9. In this case I disregard as unimportant a distinction that has sometimes been drawn between legislative power and administrative power, and, treating the power to make Ordinances and the power to make regulations under Ordinances both as legislative in character, I find no basis upon which to limit Parliament's power to grant subordinate legislative authority. It is not without significance that the power, about which a question has now been raised, has been assumed, without question, in circumstances that would have invited challenge could one have been effectively made. See, for instance, the National Security Act 1939, s. 5 (3) and (4). (at p478)

10. In my opinion s. 12 of the Act and s. 38 of the Ordinance do confer power upon the Minister to prescribe by regulation any matter which the Ordinance requires to be prescribed. (at p478)

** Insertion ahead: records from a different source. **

### src/common/qla_pkg.sv
// --------------------
// shared types and constants for the motor command path
// bus words, address fields, register offsets, DAC framing
// --------------------

package qla_pkg;

    // --------------------
    // widths and defaults
    // --------------------
    localparam int FIELD_W = 4;             // area, channel and offset nibbles
    localparam int DATA_W  = 32;            // register data word
    localparam int CMD_W   = 16;            // dac code
    localparam int DAC_FRAME_W = 24;        // cmd nibble + chan nibble + code

    localparam int DEF_NUM_CHAN     = 4;    // axes on the qla
    localparam int DEF_DAC_CLK_DIV  = 2;    // sysclk cycles per sclk half period
    localparam int DEF_SAFETY_LIMIT = 16;   // bad samples before amp disable

    // --------------------
    // basic words
    // --------------------
    // 15..12 area, 11..8 unused, 7..4 channel, 3..0 offset
    typedef struct packed {
        logic [FIELD_W-1:0] area;
        logic [FIELD_W-1:0] rsvd;
        logic [FIELD_W-1:0] chan;
        logic [FIELD_W-1:0] off;
    } addr_t;

    typedef logic [DATA_W-1:0] data_t;
    typedef logic [CMD_W-1:0]  cmd_t;       // offset binary, mid-scale = 0 A

    // address map, main area only
    localparam logic [FIELD_W-1:0] ADDR_MAIN        = 4'd0;
    localparam logic [FIELD_W-1:0] OFF_ADC_DATA     = 4'd0;
    localparam logic [FIELD_W-1:0] OFF_DAC_CTRL     = 4'd1;
    localparam logic [FIELD_W-1:0] OFF_MOTOR_STATUS = 4'd12;

    localparam cmd_t CMD_RESET = 16'h8000;                 // zero current
    localparam logic [3:0] DAC_CMD_WRITE_UPDATE = 4'b0011; // write + update dac n
    localparam logic [CMD_W-1:0] SAFETY_MARGIN = 16'h0100;

    // --------------------
    // write bus structs
    // --------------------
    // host link side, full address
    typedef struct packed {
        logic  wen;
        logic  blk_wen;     // end of block write, requests dac refresh
        addr_t waddr;
        data_t wdata;
    } host_wr_t;

    // real-time block writer, channel and offset only
    typedef struct packed {
        logic       active;     // owns the write bus while high
        logic       wen;
        logic       blk_wen;
        logic [7:0] waddr;      // chan in 7..4, offset in 3..0
        data_t      wdata;
    } rt_wr_t;

    // bus after the host/rt mux
    typedef struct packed {
        logic  wen;
        logic  blk_wen;
        addr_t waddr;
        data_t wdata;
    } wr_bus_t;

endpackage
[config.mk]
export PLATFORM = sky130hd
export DESIGN_NAME = RenameUnit
export DESIGN_NICKNAME = d
export VERILOG_FILES = /design/src/RenameTypes.sv /design/src/RenameOpDecoder.sv /design/src/RenameSerializer.sv /design/src/RenameMapTable.sv /design/src/RenameActiveList.sv /design/src/RenameStage.sv /design/src/RenameUnit.sv
export SDC_FILE = /design/constraint.sdc
export NUM_CORES = 1
export LEC_CHECK = 0
export BUFFER_PORTS_ARGS = -buffer_cell sky130_fd_sc_hd__clkbuf_2
export CAP_MARGIN = 20
export CORE_MARGIN = 3
export CORE_UTILIZATION = 55
export DETAILED_ROUTE_END_ITERATION = 12
export PLACE_DENSITY = 0.76
export SKIP_LAST_GASP = 1
export SLEW_MARGIN = 20
export SYNTH_ARGS = -nofsm -noshare
export SYNTH_HDL_FRONTEND = slang
export SYNTH_SLANG_ARGS = --single-unit
[constraint.sdc]
create_clock -name clk -period 2.7 [get_ports clk]
set_input_delay 0.27 -clock clk [delete_from_list [all_inputs] [get_ports clk]]
set_output_delay 0.27 -clock clk [all_outputs]
set_load 0.01 [all_outputs]
File: src/verilog/cpu_macros.svh
`ifndef CPU_MACROS_SVH
`define CPU_MACROS_SVH

// Machine word, bit 0 is the most significant
`define WORD_BITS 16

// r0 holds the flags, r1 to r7 are general registers
`define NUM_REGS 8

// Clock cycles a strobe may wait for rok_ before the alarm
`define BUS_TIMEOUT 32

`endif

File: src/verilog/cpu_isa_pkg.sv
package cpu_isa_pkg;

	// Major opcodes, every other value halts the processor
	typedef enum logic [0:5] {
		LW   = 6'o20,
		TW   = 6'o21,
		RW   = 6'o24,
		AW   = 6'o40,
		SW   = 6'o42,
		OR_W = 6'o44,
		NR   = 6'o46,
		HLT  = 6'o73
	} opcode_t;

	// Instruction word, always followed by the argument N
	typedef struct packed {
		opcode_t    opcode;
		logic       d;
		logic [0:2] ra;
		logic [0:2] rb;
		logic [0:2] rc;
	} instr_t;

	typedef enum logic [0:1] {
		ADD,
		SUB,
		OR,
		AND
	} alu_op_t;

	// Lives in r0 bits 0 to 3
	typedef struct packed {
		logic z;
		logic m;
		logic v;
		logic c;
	} flags_t;

	typedef struct packed {
		logic    reg_we;
		logic    use_alu;
		alu_op_t alu_op;
		logic    flags_all;
		logic    flags_zm;
		logic    mem_read;
		logic    mem_write;
		logic    halt;
	} ctl_t;

endpackage

File: src/verilog/cpu_bus_pkg.sv
`include "cpu_macros.svh"

package cpu_bus_pkg;

	// Request from the sequencer, true values and active high
	typedef struct packed {
		logic                  rd;
		logic                  wr;
		logic [0:`WORD_BITS-1] addr;
		logic [0:`WORD_BITS-1] data;
	} bus_req_t;

	// One-cycle reply, either ok or nomem
	typedef struct packed {
		logic                  ok;
		logic                  nomem;
		logic [0:`WORD_BITS-1] data;
	} bus_rsp_t;

	typedef enum logic [2:0] {
		IDLE,
		P0_FETCH,
		P1_ARG,
		P4_EXEC,
		HALTED,
		ALARM
	} seq_state_t;

endpackage
File: src/source/vector_isa_pkg.sv
// Command encoding shared by every lane; imported by the lane logic and the top level
`default_nettype none

package vector_isa_pkg;

	////////////////////////////////////////
	// Register file geometry
	////////////////////////////////////////
	localparam int NUM_REGS      = 8;
	localparam int REG_IDX_WIDTH = $clog2(NUM_REGS);

	typedef logic [REG_IDX_WIDTH-1:0] reg_idx_t;		// Register index

	////////////////////////////////////////
	// Opcodes
	////////////////////////////////////////
	typedef enum logic [3:0] {
		op_nop  = 4'h0,		// Commit only, no write
		op_add  = 4'h1,
		op_sub  = 4'h2,
		op_mul  = 4'h3,
		op_mac  = 4'h4,		// src1 * src2 + src3
		op_movs = 4'h5,		// Load scalar input
		op_lid  = 4'h6,		// Load own lane index
		op_rot  = 4'h7,		// Neighbour src1 + own src2
		op_read = 4'h8		// Latch src1 for readout
	} opcode_t;

	// Broadcast command, same for all lanes
	typedef struct packed {
		logic     valid;
		opcode_t  opcode;
		reg_idx_t dst;
		reg_idx_t src1;
		reg_idx_t src2;
		reg_idx_t src3;
	} command_t;

endpackage

`default_nettype wire

File: src/source/vector_lane_pkg.sv
// Data and lane-array types for the vector unit; imported wherever lane data is carried
`default_nettype none

package vector_lane_pkg;

	////////////////////////////////////////
	// Default geometry
	////////////////////////////////////////
	localparam int DATA_WIDTH = 32;		// Overridden from the top level
	localparam int NUM_LANES  = 4;		// Overridden from the top level

	typedef logic [DATA_WIDTH-1:0] data_t;		// One lane data word

	typedef logic [NUM_LANES-1:0] lane_mask_t;		// Enables and status, bit per lane

	// One word per lane, used for the neighbour
	// source-1 bus and the readout collection
	typedef data_t [NUM_LANES-1:0] lane_bus_t;

endpackage

`default_nettype wire

File: src/source/lane_alu.sv
// Combinational lane arithmetic; instantiated once inside every lane
`timescale 1ns/1ps
`default_nettype none

module lane_alu #(
	parameter int DATA_WIDTH = vector_lane_pkg::DATA_WIDTH,
	parameter int LANE_ID    = 0
) (
	input  wire vector_isa_pkg::opcode_t opcode,
	input  wire vector_lane_pkg::data_t  operand_a,		// src1, or neighbour src1 on rotate
	input  wire vector_lane_pkg::data_t  operand_b,
	input  wire vector_lane_pkg::data_t  operand_c,
	input  wire vector_lane_pkg::data_t  scalar_in,
	output vector_lane_pkg::data_t  result,
	output logic                    writes		// Opcode writes a register
);
	import vector_isa_pkg::*;
	import vector_lane_pkg::*;

	logic [DATA_WIDTH-1:0] a;
	logic [DATA_WIDTH-1:0] b;
	logic [DATA_WIDTH-1:0] c;
	logic [DATA_WIDTH-1:0] sum;
	logic [DATA_WIDTH-1:0] diff;
	logic [DATA_WIDTH-1:0] product;		// Low half only
	logic [DATA_WIDTH-1:0] mac;

	assign a = operand_a[DATA_WIDTH-1:0];
	assign b = operand_b[DATA_WIDTH-1:0];
	assign c = operand_c[DATA_WIDTH-1:0];

	assign sum     = a + b;
	assign diff    = a - b;
	assign product = a * b;		// Wraps at DATA_WIDTH
	assign mac     = product + c;

	////////////////////////////////////////
	// Result select
	////////////////////////////////////////
	always_comb begin
		result = '0;
		writes = 1'b1;
		case (opcode)
			op_add:  result = data_t'(sum);
			op_rot:  result = data_t'(sum);		// Operand A already swapped
			op_sub:  result = data_t'(diff);
			op_mul:  result = data_t'(product);
			op_mac:  result = data_t'(mac);
			op_movs: result = scalar_in;
			op_lid:  result = data_t'(LANE_ID);
			op_read: begin
				result = operand_a;		// Not written back
				writes = 1'b0;
			end
			default: begin
				result = '0;		// Nop and unused codes
				writes = 1'b0;
			end
		endcase
	end

endmodule

`default_nettype wire

File: src/source/lane_regfile.sv
// Per-lane register file with three synchronous read ports and one write port
`timescale 1ns/1ps
`default_nettype none

module lane_regfile (
	input  wire                      clock,
	input  wire                      reset,
	input  wire vector_isa_pkg::reg_idx_t rd_idx1,
	input  wire vector_isa_pkg::reg_idx_t rd_idx2,
	input  wire vector_isa_pkg::reg_idx_t rd_idx3,
	input  wire                      wr_en,
	input  wire vector_isa_pkg::reg_idx_t wr_idx,
	input  wire vector_lane_pkg::data_t   wr_data,
	output vector_lane_pkg::data_t   rd_data1,
	output vector_lane_pkg::data_t   rd_data2,
	output vector_lane_pkg::data_t   rd_data3
);
	import vector_isa_pkg::*;
	import vector_lane_pkg::*;

	data_t regs [NUM_REGS];		// Register storage

	////////////////////////////////////////
	// Write port
	////////////////////////////////////////
	always_ff @(posedge clock) begin
		if (reset) begin
			for (int i = 0; i < NUM_REGS; i++) begin
				regs[i] <= '0;
			end
		end else if (wr_en) begin
			regs[wr_idx] <= wr_data;
		end
	end

	////////////////////////////////////////
	// Read ports
	////////////////////////////////////////
	// Same-edge write is not forwarded, old value wins
	always_ff @(posedge clock) begin
		if (reset) begin
			rd_data1 <= '0;
			rd_data2 <= '0;
			rd_data3 <= '0;
		end else begin
			rd_data1 <= regs[rd_idx1];
			rd_data2 <= regs[rd_idx2];
			rd_data3 <= regs[rd_idx3];
		end
	end

endmodule

`default_nettype wire

File: src/source/lane_unit.sv
// One execution lane: operand read, neighbour select, pending result and commit flag
`timescale 1ns/1ps
`default_nettype none

module lane_unit #(
	parameter int NUM_LANES  = vector_lane_pkg::NUM_LANES,
	parameter int DATA_WIDTH = vector_lane_pkg::DATA_WIDTH,
	parameter int LANE_ID    = 0
) (
	input  wire                           clock,
	input  wire                           reset,
	input  wire                           enable,		// This lane takes part
	input  wire                           accept,		// Command handshake at the top
	input  wire vector_isa_pkg::command_t  command,
	input  wire vector_lane_pkg::data_t    scalar_in,
	input  wire                           commit_grant,
	input  wire vector_lane_pkg::lane_bus_t lane_bus_in,
	output vector_lane_pkg::data_t        src1_out,		// Published to the neighbour
	output vector_lane_pkg::data_t        readout,
	output logic                          commit,
	output logic                          status
);
	import vector_isa_pkg::*;
	import vector_lane_pkg::*;

	localparam int NEXT_LANE = (LANE_ID + 1) % NUM_LANES;

	typedef enum logic {
		st_idle,
		st_pending
	} commit_state_t;

	commit_state_t state;
	command_t      cmd_q;
	logic          exec_q;		// Operands valid this cycle
	data_t         scalar_q;
	data_t         rd_data1;
	data_t         rd_data2;
	data_t         rd_data3;
	data_t         operand_a;
	data_t         alu_result;
	logic          alu_writes;
	data_t         pend_data;
	reg_idx_t      pend_dst;
	logic          pend_writes;
	data_t         readout_q;
	logic          wr_en;

	////////////////////////////////////////
	// Operand read stage
	////////////////////////////////////////
	lane_regfile u_regfile (
		.clock    (clock),
		.reset    (reset),
		.rd_idx1  (command.src1),
		.rd_idx2  (command.src2),
		.rd_idx3  (command.src3),
		.wr_en    (wr_en),
		.wr_idx   (pend_dst),
		.wr_data  (pend_data),
		.rd_data1 (rd_data1),
		.rd_data2 (rd_data2),
		.rd_data3 (rd_data3)
	);

	always_ff @(posedge clock) begin
		if (reset) begin
			exec_q <= 1'b0;
		end else begin
			exec_q <= accept && enable;
		end
	end

	always_ff @(posedge clock) begin
		if (accept && enable) begin
			cmd_q    <= command;
			scalar_q <= scalar_in;		// Source may move on after accept
		end
	end

	assign src1_out  = rd_data1;
	assign operand_a = (cmd_q.opcode == op_rot) ? lane_bus_in[NEXT_LANE] : rd_data1;

	lane_alu #(
		.DATA_WIDTH (DATA_WIDTH),
		.LANE_ID    (LANE_ID)
	) u_alu (
		.opcode    (cmd_q.opcode),
		.operand_a (operand_a),
		.operand_b (rd_data2),
		.operand_c (rd_data3),
		.scalar_in (scalar_q),
		.result    (alu_result),
		.writes    (alu_writes)
	);

	////////////////////////////////////////
	// Pending result and commit
	////////////////////////////////////////
	always_ff @(posedge clock) begin
		if (reset) begin
			state     <= st_idle;
			readout_q <= '0;
		end else begin
			if (exec_q) begin
				state <= st_pending;
				if (cmd_q.opcode == op_read) begin
					readout_q <= rd_data1;
				end
			end else if (state == st_pending && commit_grant) begin
				state <= st_idle;		// Write-back happens on this edge
			end
		end
	end

	always_ff @(posedge clock) begin
		if (exec_q) begin
			pend_data   <= alu_result;
			pend_dst    <= cmd_q.dst;
			pend_writes <= alu_writes;
		end
	end

	assign wr_en   = (state == st_pending) && commit_grant && pend_writes;
	assign commit  = (state == st_pending);
	assign status  = (state == st_pending);
	assign readout = readout_q;

	// The top must hold off new commands until this lane has committed
	assert property (@(posedge clock) disable iff (reset)
		(accept && enable) |-> (state == st_idle && !exec_q));

endmodule

`default_nettype wire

11. Section 25 of the Ordinance requires a prescription by the Minister of an authority to reappraise the unimproved value of land included in leases and, in the exercise of an unquestionable power to prescribe, the Minister has, as already stated, purported to make the necessary prescription by reg. 9 (1). (at p478)

12. In an Ordinance "the Minister" means "the Minister for the time being administering the Ordinance": Interpretation Ordinance, 1967, s. 23. I assume that in the City Area Leases Regulations the words "the Minister" bear the same meaning as in the Ordinance, so that the Minister prescribes not only himself as the Minister then administering the Ordinance, but his successors in that administration. The question is, can the Minister administering the Ordinance prescribe the Minister administering the Ordinance as "the prescribed authority" for the purposes of s. 25? (at p478)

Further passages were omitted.